### TASK REQUIREMENTS
Start at the line with "## per-stage QoR" in the records below, stop at the line with "115 | 37.67 |", and return every line in that span exactly, the two end lines included.

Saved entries
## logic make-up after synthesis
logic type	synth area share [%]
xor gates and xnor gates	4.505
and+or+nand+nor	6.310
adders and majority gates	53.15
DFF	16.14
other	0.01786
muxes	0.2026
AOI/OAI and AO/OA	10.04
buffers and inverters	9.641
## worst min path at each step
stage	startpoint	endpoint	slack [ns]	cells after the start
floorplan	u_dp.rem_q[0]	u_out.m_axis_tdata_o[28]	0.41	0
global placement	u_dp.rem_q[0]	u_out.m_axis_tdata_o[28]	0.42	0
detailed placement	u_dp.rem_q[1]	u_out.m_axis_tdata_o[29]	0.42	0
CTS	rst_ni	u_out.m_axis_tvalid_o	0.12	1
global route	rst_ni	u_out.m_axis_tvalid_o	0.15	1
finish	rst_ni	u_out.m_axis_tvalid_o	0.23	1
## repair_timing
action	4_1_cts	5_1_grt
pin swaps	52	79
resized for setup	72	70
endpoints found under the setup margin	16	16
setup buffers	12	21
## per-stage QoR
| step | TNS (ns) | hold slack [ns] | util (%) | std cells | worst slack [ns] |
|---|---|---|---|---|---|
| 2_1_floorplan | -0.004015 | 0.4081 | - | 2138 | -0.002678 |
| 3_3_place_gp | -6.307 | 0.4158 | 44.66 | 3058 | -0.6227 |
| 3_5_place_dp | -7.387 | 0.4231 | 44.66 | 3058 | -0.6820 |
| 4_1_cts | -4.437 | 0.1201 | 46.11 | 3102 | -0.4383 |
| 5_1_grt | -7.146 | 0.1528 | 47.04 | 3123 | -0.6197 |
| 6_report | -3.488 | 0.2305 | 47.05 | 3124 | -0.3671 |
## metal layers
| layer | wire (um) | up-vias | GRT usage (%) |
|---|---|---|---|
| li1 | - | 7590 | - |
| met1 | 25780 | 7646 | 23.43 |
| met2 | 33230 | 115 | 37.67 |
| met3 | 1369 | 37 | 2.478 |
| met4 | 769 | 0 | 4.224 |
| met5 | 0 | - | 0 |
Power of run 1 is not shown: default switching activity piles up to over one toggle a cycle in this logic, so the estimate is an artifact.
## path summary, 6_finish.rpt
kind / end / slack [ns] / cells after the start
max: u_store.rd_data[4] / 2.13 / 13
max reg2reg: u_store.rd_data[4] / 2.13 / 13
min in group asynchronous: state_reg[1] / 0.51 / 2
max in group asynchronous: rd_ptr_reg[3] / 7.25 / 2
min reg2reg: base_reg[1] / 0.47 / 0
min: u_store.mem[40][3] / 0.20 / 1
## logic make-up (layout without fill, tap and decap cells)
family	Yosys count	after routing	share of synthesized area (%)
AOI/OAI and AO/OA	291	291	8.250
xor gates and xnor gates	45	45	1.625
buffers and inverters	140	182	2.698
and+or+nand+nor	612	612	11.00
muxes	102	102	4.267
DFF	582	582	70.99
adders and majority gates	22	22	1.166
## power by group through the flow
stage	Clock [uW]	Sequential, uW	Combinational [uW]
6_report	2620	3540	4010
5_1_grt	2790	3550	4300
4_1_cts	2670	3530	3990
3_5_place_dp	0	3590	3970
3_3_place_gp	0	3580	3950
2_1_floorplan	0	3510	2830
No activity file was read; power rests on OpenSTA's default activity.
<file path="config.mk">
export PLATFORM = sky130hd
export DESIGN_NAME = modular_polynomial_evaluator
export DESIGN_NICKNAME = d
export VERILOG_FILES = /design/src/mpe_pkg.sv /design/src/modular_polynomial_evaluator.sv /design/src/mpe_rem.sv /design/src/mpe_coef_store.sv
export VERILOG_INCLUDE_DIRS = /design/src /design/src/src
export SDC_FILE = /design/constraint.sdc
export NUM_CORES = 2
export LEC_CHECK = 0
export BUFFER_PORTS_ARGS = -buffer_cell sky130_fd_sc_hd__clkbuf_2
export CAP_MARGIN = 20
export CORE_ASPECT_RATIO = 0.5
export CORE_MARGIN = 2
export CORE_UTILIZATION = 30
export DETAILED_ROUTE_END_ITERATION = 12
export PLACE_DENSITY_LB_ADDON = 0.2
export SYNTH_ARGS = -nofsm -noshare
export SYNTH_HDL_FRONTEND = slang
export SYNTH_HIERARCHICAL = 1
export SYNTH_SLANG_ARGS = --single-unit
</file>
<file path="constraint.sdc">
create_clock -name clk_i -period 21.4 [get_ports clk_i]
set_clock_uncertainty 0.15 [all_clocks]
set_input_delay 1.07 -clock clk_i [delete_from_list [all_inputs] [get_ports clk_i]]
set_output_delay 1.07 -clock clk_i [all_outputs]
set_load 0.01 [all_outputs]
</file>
* * *
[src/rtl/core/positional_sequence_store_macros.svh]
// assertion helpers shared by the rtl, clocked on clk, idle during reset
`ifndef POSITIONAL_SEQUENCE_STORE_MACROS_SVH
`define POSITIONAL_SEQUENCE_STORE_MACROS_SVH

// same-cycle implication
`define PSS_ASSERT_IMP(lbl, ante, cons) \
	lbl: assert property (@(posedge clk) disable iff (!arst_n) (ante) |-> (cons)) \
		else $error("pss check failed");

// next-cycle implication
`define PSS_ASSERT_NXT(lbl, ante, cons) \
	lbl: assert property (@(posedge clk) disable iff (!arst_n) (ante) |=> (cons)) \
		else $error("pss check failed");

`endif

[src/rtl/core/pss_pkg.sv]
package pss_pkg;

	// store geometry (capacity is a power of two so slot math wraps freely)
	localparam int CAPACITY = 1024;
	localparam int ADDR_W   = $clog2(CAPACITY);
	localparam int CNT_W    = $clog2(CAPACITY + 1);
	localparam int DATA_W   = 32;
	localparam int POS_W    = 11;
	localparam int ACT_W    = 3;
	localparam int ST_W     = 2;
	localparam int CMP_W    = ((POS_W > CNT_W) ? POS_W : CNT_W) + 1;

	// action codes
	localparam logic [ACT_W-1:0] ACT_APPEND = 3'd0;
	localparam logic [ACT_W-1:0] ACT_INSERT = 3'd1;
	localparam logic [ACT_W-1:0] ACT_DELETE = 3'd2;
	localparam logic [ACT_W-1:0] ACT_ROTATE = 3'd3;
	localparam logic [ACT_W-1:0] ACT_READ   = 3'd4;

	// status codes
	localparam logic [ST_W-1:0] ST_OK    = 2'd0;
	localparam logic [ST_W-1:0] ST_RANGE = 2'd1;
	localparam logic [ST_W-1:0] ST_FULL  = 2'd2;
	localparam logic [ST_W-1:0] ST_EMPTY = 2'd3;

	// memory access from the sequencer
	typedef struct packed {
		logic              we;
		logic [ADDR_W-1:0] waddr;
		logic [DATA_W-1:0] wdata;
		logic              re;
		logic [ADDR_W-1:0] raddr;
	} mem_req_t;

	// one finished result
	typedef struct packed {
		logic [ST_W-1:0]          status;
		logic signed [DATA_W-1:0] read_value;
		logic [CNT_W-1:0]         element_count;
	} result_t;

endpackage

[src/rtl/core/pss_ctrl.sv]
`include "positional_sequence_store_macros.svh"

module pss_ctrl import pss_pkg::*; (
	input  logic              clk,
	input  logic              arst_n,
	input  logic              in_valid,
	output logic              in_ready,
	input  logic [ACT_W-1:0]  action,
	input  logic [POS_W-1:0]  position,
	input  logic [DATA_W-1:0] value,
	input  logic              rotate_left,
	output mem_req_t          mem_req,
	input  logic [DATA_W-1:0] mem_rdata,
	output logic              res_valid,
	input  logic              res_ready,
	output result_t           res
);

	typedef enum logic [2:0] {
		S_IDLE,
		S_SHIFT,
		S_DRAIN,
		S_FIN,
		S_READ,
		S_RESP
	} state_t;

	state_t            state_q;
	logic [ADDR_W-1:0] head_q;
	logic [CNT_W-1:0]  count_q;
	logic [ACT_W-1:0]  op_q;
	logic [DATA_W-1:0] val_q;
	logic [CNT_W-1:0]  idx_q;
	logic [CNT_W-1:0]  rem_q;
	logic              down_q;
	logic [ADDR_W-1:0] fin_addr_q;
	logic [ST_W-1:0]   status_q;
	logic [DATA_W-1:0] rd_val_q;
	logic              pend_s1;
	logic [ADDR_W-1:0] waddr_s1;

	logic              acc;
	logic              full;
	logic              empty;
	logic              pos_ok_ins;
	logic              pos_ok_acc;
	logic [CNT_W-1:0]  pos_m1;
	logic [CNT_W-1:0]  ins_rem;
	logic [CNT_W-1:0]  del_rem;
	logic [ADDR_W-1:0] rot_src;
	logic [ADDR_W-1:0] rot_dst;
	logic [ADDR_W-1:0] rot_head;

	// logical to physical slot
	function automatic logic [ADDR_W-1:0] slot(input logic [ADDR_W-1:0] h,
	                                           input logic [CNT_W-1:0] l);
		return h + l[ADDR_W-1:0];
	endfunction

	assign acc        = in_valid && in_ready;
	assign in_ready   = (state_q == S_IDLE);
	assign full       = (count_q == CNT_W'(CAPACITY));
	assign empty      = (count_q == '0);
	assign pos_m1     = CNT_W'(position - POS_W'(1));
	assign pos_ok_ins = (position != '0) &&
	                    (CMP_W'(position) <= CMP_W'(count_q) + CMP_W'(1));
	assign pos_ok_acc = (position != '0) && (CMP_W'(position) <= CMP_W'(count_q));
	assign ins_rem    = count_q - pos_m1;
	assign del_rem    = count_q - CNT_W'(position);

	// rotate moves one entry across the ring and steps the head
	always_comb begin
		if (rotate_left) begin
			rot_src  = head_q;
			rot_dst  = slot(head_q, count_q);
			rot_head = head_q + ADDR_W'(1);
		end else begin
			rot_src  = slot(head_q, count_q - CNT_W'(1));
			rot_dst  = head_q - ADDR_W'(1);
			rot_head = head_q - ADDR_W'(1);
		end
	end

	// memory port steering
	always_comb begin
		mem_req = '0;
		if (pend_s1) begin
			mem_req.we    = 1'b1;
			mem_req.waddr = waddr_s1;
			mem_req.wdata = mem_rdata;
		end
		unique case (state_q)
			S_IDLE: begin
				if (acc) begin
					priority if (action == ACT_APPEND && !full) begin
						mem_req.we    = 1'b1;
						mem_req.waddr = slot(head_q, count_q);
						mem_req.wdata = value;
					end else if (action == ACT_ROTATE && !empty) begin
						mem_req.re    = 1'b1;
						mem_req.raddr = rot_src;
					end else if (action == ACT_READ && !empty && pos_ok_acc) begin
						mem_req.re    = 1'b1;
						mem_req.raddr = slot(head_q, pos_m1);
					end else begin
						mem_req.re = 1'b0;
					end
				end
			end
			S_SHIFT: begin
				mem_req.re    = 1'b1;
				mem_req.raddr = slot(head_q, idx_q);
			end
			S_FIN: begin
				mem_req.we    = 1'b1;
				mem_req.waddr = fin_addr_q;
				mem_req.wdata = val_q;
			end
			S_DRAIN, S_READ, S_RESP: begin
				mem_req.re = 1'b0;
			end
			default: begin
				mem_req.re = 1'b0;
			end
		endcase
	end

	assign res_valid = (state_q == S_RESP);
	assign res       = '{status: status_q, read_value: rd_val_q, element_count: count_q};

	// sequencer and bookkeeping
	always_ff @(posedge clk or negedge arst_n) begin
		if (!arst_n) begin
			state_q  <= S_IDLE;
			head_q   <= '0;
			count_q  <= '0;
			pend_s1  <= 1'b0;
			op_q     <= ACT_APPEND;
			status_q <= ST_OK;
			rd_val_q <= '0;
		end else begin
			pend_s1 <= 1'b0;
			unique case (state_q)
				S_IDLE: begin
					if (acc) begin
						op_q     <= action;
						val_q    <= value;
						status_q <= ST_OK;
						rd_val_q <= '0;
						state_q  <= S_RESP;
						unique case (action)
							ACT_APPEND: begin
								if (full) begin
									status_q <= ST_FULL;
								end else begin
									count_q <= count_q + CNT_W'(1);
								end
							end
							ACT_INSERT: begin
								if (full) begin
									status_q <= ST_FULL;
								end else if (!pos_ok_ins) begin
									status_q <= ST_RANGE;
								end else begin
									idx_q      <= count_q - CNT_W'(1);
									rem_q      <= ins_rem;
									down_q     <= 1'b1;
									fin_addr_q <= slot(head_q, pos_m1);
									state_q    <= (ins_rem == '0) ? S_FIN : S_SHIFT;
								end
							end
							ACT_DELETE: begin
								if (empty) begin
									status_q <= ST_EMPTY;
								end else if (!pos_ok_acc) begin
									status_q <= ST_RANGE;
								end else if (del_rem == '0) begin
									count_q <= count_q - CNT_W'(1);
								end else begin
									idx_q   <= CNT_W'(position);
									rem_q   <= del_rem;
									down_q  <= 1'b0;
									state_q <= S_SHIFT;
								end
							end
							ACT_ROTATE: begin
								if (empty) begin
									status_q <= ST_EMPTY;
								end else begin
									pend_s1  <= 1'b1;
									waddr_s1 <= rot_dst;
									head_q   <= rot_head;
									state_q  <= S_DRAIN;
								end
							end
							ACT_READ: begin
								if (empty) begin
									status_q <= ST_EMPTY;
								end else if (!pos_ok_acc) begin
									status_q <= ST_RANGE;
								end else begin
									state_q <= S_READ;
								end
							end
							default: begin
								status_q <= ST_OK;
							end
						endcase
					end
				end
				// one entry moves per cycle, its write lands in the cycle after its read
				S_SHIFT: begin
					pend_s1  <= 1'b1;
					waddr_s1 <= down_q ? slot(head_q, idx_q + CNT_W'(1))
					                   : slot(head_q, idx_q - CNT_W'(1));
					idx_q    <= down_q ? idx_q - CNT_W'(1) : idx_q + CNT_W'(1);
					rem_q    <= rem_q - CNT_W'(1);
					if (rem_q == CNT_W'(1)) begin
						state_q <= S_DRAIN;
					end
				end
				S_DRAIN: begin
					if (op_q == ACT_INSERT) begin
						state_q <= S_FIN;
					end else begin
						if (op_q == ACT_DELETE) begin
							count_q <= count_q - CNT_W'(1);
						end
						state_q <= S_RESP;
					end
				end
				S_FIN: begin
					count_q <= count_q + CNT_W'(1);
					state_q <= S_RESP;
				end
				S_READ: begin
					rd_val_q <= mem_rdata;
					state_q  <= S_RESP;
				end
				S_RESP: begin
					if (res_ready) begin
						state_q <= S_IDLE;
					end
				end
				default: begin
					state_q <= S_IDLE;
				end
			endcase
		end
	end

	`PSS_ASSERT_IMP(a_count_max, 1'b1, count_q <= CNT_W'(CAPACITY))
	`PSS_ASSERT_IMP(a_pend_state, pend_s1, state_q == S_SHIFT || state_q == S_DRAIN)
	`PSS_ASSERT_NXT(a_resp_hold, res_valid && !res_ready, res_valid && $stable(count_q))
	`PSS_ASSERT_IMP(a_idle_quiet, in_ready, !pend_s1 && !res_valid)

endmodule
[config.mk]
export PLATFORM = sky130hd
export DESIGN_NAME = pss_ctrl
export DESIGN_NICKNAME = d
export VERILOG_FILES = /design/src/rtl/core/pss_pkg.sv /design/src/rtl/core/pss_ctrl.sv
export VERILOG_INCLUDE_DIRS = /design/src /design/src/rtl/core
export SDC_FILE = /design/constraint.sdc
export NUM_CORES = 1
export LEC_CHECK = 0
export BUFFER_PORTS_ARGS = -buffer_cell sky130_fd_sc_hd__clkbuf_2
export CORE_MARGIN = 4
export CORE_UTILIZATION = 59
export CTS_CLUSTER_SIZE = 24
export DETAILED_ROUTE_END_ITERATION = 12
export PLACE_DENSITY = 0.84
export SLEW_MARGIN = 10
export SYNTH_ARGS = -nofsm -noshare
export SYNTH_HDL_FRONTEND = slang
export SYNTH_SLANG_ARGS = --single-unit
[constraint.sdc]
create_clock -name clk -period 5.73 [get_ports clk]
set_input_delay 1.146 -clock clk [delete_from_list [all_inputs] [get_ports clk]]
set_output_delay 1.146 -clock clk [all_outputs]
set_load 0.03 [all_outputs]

### RESPONSE BOX
## per-stage QoR
| step | TNS (ns) | hold slack [ns] | util (%) | std cells | worst slack [ns] |
|---|---|---|---|---|---|
| 2_1_floorplan | -0.004015 | 0.4081 | - | 2138 | -0.002678 |
| 3_3_place_gp | -6.307 | 0.4158 | 44.66 | 3058 | -0.6227 |
| 3_5_place_dp | -7.387 | 0.4231 | 44.66 | 3058 | -0.6820 |
| 4_1_cts | -4.437 | 0.1201 | 46.11 | 3102 | -0.4383 |
| 5_1_grt | -7.146 | 0.1528 | 47.04 | 3123 | -0.6197 |
| 6_report | -3.488 | 0.2305 | 47.05 | 3124 | -0.3671 |
## metal layers
| layer | wire (um) | up-vias | GRT usage (%) |
|---|---|---|---|
| li1 | - | 7590 | - |
| met1 | 25780 | 7646 | 23.43 |
| met2 | 33230 | 115 | 37.67 |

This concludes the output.